## src/rtl/nibble_serial_adder_pkg.sv

```systemverilog
// Shared types and constants for the nibble-serial adder: FSM states, slice
// width and the index-width helper.
package nibble_serial_adder_pkg;

  localparam int NIB_W = 4;

  typedef enum logic [1:0] {
    IDLE = 2'd0,
    RUN  = 2'd1,
    DONE = 2'd2
  } state_t;

  // A single-nibble index still needs one bit to exist as a register.
  function automatic int idx_width(input int nib);
    return (nib <= 1) ? 1 : $clog2(nib);
  endfunction

endpackage

```

## src/rtl/nibble_serial_adder_if.sv

```systemverilog
// Operand request and result channels of the nibble-serial adder.
interface nibble_serial_adder_if #(
  parameter int WIDTH = 16
);

  // Both channels: a transfer happens on a rising edge where valid and ready
  // are both high; the producer holds its payload stable until that edge.
  logic             in_valid;
  logic             in_ready;
  logic [WIDTH-1:0] a;
  logic [WIDTH-1:0] b;
  logic             cin;
  logic             out_valid;
  logic             out_ready;
  logic [WIDTH-1:0] sum;
  logic             cout;
  logic             ovf;

  modport master (
    output in_valid, a, b, cin, out_ready,
    input  in_ready, out_valid, sum, cout, ovf
  );

  modport slave (
    input  in_valid, a, b, cin, out_ready,
    output in_ready, out_valid, sum, cout, ovf
  );

endinterface

```

## src/rtl/nibble_serial_adder_carryskip.sv

```systemverilog
// 4-bit carry-skip adder slice: ripple carry with a bypass when every bit
// propagates.
module Carryskip_Adder (
  input  logic [3:0] a_i,
  input  logic [3:0] b_i,
  input  logic       cin_i,
  output logic [3:0] sum_o,
  output logic       cout_o
);

  logic [3:0] p;
  logic [3:0] g;
  logic [4:0] c;

  always_comb begin
    p    = a_i ^ b_i;
    g    = a_i & b_i;
    c    = '0;
    c[0] = cin_i;
    for (int i = 0; i < 4; i++) begin
      c[i+1] = g[i] | (p[i] & c[i]);
    end
    sum_o  = p ^ c[3:0];
    cout_o = (&p) ? cin_i : c[4];
  end

endmodule

```

## src/rtl/nibble_serial_adder.sv

```systemverilog
// Multi-cycle WIDTH-bit adder that streams operands through one 4-bit
// carry-skip slice, LSB nibble first, with the carry registered in between.
module nibble_serial_adder
  import nibble_serial_adder_pkg::*;
#(
  parameter int WIDTH = 16
) (
  input  logic                  clk,
  input  logic                  rst,
  nibble_serial_adder_if.slave  bus,
  output state_t                dbg_state_o
);

  localparam int NIB   = WIDTH / NIB_W;
  localparam int IDX_W = idx_width(NIB);
  localparam logic [IDX_W-1:0] IDX_LAST = IDX_W'(NIB - 1);

  state_t             state_q, state_d;
  logic [IDX_W-1:0]   idx_q, idx_d;
  logic               carry_q, carry_d;
  logic [WIDTH-1:0]   a_q, a_d;
  logic [WIDTH-1:0]   b_q, b_d;
  logic [WIDTH-1:0]   sum_q, sum_d;
  logic               cout_q, cout_d;
  logic               ovf_q, ovf_d;

  logic [NIB_W-1:0]   slice_a;
  logic [NIB_W-1:0]   slice_b;
  logic [NIB_W-1:0]   slice_sum;
  logic               slice_cout;

  assign slice_a = a_q[NIB_W*idx_q +: NIB_W];
  assign slice_b = b_q[NIB_W*idx_q +: NIB_W];

  Carryskip_Adder u_slice (
    .a_i    (slice_a),
    .b_i    (slice_b),
    .cin_i  (carry_q),
    .sum_o  (slice_sum),
    .cout_o (slice_cout)
  );

  always_ff @(posedge clk) begin
    if (rst) begin
      state_q <= IDLE;
      idx_q   <= '0;
      carry_q <= 1'b0;
      a_q     <= '0;
      b_q     <= '0;
      sum_q   <= '0;
      cout_q  <= 1'b0;
      ovf_q   <= 1'b0;
    end else begin
      state_q <= state_d;
      idx_q   <= idx_d;
      carry_q <= carry_d;
      a_q     <= a_d;
      b_q     <= b_d;
      sum_q   <= sum_d;
      cout_q  <= cout_d;
      ovf_q   <= ovf_d;
    end
  end

  always_comb begin
    state_d = state_q;
    idx_d   = idx_q;
    carry_d = carry_q;
    a_d     = a_q;
    b_d     = b_q;
    sum_d   = sum_q;
    cout_d  = cout_q;
    ovf_d   = ovf_q;
    case (state_q)
      IDLE: begin
        if (bus.in_valid) begin
          a_d     = bus.a;
          b_d     = bus.b;
          carry_d = bus.cin;
          idx_d   = '0;
          state_d = RUN;
        end
      end
      RUN: begin
        sum_d[NIB_W*idx_q +: NIB_W] = slice_sum;
        carry_d = slice_cout;
        if (idx_q == IDX_LAST) begin
          // Slice sum bit 3 is the final sum MSB on the last nibble.
          cout_d  = slice_cout;
          ovf_d   = (a_q[WIDTH-1] == b_q[WIDTH-1]) &&
                    (slice_sum[NIB_W-1] != a_q[WIDTH-1]);
          state_d = DONE;
        end else begin
          idx_d = idx_q + IDX_W'(1);
        end
      end
      DONE: begin
        if (bus.out_ready) begin
          state_d = IDLE;
        end
      end
      default: state_d = IDLE;
    endcase
  end

  assign bus.in_ready  = (state_q == IDLE) && !rst;
  assign bus.out_valid = (state_q == DONE);
  assign bus.sum       = sum_q;
  assign bus.cout      = cout_q;
  assign bus.ovf       = ovf_q;
  assign dbg_state_o   = state_q;

endmodule
```

## src/flat_wrapper.sv

```systemverilog
// flat-port wrapper written by rule: the top's interface ports become plain ports
module nibble_serial_adder_flat import nibble_serial_adder_pkg::*;
#(
  parameter int WIDTH = 16
)
  (clk, rst, dbg_state_o, bus_in_valid, bus_a, bus_b, bus_cin, bus_out_ready, bus_in_ready, bus_out_valid, bus_sum, bus_cout, bus_ovf);
  nibble_serial_adder_if #(.WIDTH(WIDTH)) bus_i ();
  input  logic clk;
  input  logic rst;
  output state_t dbg_state_o;
  input wire logic [$bits(bus_i.in_valid)-1:0] bus_in_valid;
  input wire logic [$bits(bus_i.a)-1:0] bus_a;
  input wire logic [$bits(bus_i.b)-1:0] bus_b;
  input wire logic [$bits(bus_i.cin)-1:0] bus_cin;
  input wire logic [$bits(bus_i.out_ready)-1:0] bus_out_ready;
  output wire logic [$bits(bus_i.in_ready)-1:0] bus_in_ready;
  output wire logic [$bits(bus_i.out_valid)-1:0] bus_out_valid;
  output wire logic [$bits(bus_i.sum)-1:0] bus_sum;
  output wire logic [$bits(bus_i.cout)-1:0] bus_cout;
  output wire logic [$bits(bus_i.ovf)-1:0] bus_ovf;
  assign bus_i.in_valid = bus_in_valid;
  assign bus_i.a = bus_a;
  assign bus_i.b = bus_b;
  assign bus_i.cin = bus_cin;
  assign bus_i.out_ready = bus_out_ready;
  assign bus_in_ready = bus_i.in_ready;
  assign bus_out_valid = bus_i.out_valid;
  assign bus_sum = bus_i.sum;
  assign bus_cout = bus_i.cout;
  assign bus_ovf = bus_i.ovf;
  nibble_serial_adder #(.WIDTH(WIDTH)) u_core (.clk(clk), .rst(rst), .bus(bus_i), .dbg_state_o(dbg_state_o));
endmodule
```

## config.mk

```make
export PLATFORM = sky130hd
export DESIGN_NAME = nibble_serial_adder_flat
export DESIGN_NICKNAME = d
export VERILOG_FILES = /design/src/rtl/nibble_serial_adder_pkg.sv /design/src/rtl/nibble_serial_adder_if.sv /design/src/rtl/nibble_serial_adder_carryskip.sv /design/src/rtl/nibble_serial_adder.sv /design/src/flat_wrapper.sv
export SDC_FILE = /design/constraint.sdc
export NUM_CORES = 1
export LEC_CHECK = 0
export BUFFER_PORTS_ARGS = -buffer_cell sky130_fd_sc_hd__buf_2
export CAP_MARGIN = 10
export CORE_UTILIZATION = 39
export DETAILED_ROUTE_END_ITERATION = 16
export GPL_ROUTABILITY_DRIVEN = 0
export PLACE_DENSITY = 0.61
export SYNTH_ARGS = -nofsm -noshare
export SYNTH_HDL_FRONTEND = slang
export SYNTH_SLANG_ARGS = --single-unit
```

## constraint.sdc

```tcl
create_clock -name clk -period 4.5 [get_ports clk]
set_input_delay 0.9 -clock clk [delete_from_list [all_inputs] [get_ports clk]]
set_output_delay 0.9 -clock clk [all_outputs]
set_load 0.01 [all_outputs]
```

==> reports/results.ini <==
[outcome]
status=completed

[setup_path]
reg2reg_from=u_core.idx_q[0]$_SDFFE_PP0P_
cp_top_family=adder cells
r2r_end=u_core.bus.ovf$_SDFFE_PP0P_
r2r_cells=10
cp_slowest_stage_delay_ns=0.59
arrival_ns=3.44
start_kind=flip-flop
endpoint_kind=flip-flop
cp_cell_sequence=mux4_2 > fa_1 > inv_1 > fa_1 > fa_1 > inv_1 > fa_1 > and3b_1 > a21oi_1 > a311oi_1
cp_max_fo=7
rrSetupSlack_ns=1.28
cp_common_cell=fa_1
worstPathBufferInverterCount=2
critical_path_required_ns=4.72
critPathSlowestCell=mux4_2
critPathKind=flip-flop to flip-flop

[power_and_ir_drop]
power.total_w=0.000940
ir_worst_vdd_uv=158
power_leakage_nw=1.22
power.density_mw_per_mm2=318

[timing]
fin_crit_sh=0.715
finalSetupViolCount=0
hold_slack_ns=0.456
rsz0062_at_grt=false
tns_ns=0
min_period_ns=3.22
hold_viol_final=0
relSlewSlack=0.259
max_freq_mhz=311
finalClockSkew_ns=0.00777
max_slew.worst_pin.slew_ns=1.11
slew_violations=0

[finish]
design_area_mm2=0.00295
diodes=0
area_growth_pct=14.8
final_cells=410
nNetsFinal=384
drive_gt1_frac=0.237

[clock_tree]
root_buffer=clkbuf_8
cts.reportedPaths.clkPinSlew_ns=0.09
post_cts_buffers=0
cts.sinks=55
cts_resized=0
cts_tree=done
clkLatencyLatePin_ns=0.31
cts_made_buffers=5
cts_buffer_depth=2
ctsHoldBuffers=0
h-tree-depth=2

[place]
port_buffers=58
dp_hpwl_mm=3.94
place_area_mm2=0.00287
dp.cells=403

[floorplan]
initial_utilization=0.405
dieArea_mm2=0.00692
die_y_um=83.2
ioPinCount=59
core.rowCount=29
core_mm2=0.00635
die_w_um=83.2

[routing]
num_vias=2126
postRouteAntennaNets=0
routedWlPerCell_um=13.9
drc=0
drt_iter0_drc=129
vias_per_cell=5.19
first_pass_iters=4
totalWireLength_mm=5.68

[grt]
grt_max_degree=57
grt_pass1_vias=2037
track_usage=0.175
grt_pass1_wl_mm=9.77
antenna_found_initial=0
grt_overflow=0

[synth]
synth_top_area_frac=0.428
synth-seq-area-share=0.428
synth_area_mm2=0.00257
synth.avg_cell_area_um2=9.02
syn_inst=285
synthFlopType=dfxtp_1
synth_cell_type_count=32
ys_seq_elements=55
synth.largest_area_cell=dfxtp_1
synth_edf_count=0
ys_warn_count=0
synth_area_leaders=dfxtp_1, nand2_1, a21oi_1, mux4_2, ha_1
synth_nets=336
async_flop_share=0

[hold_path]
hold_depth=2
hp-class=flip-flop to flip-flop
holdPathEnd=u_core.bus.sum[10]$_SDFFE_PP0P_
hold_start=u_core.bus.sum[10]$_SDFFE_PP0P_

[run]
drv_cap=0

····················

> [INSTRUCTIONS FOR THE TASK]
Using the data above, tally each line in which "bits" appears and give the number with no other words.

> [EXPECTED ANSWER]
10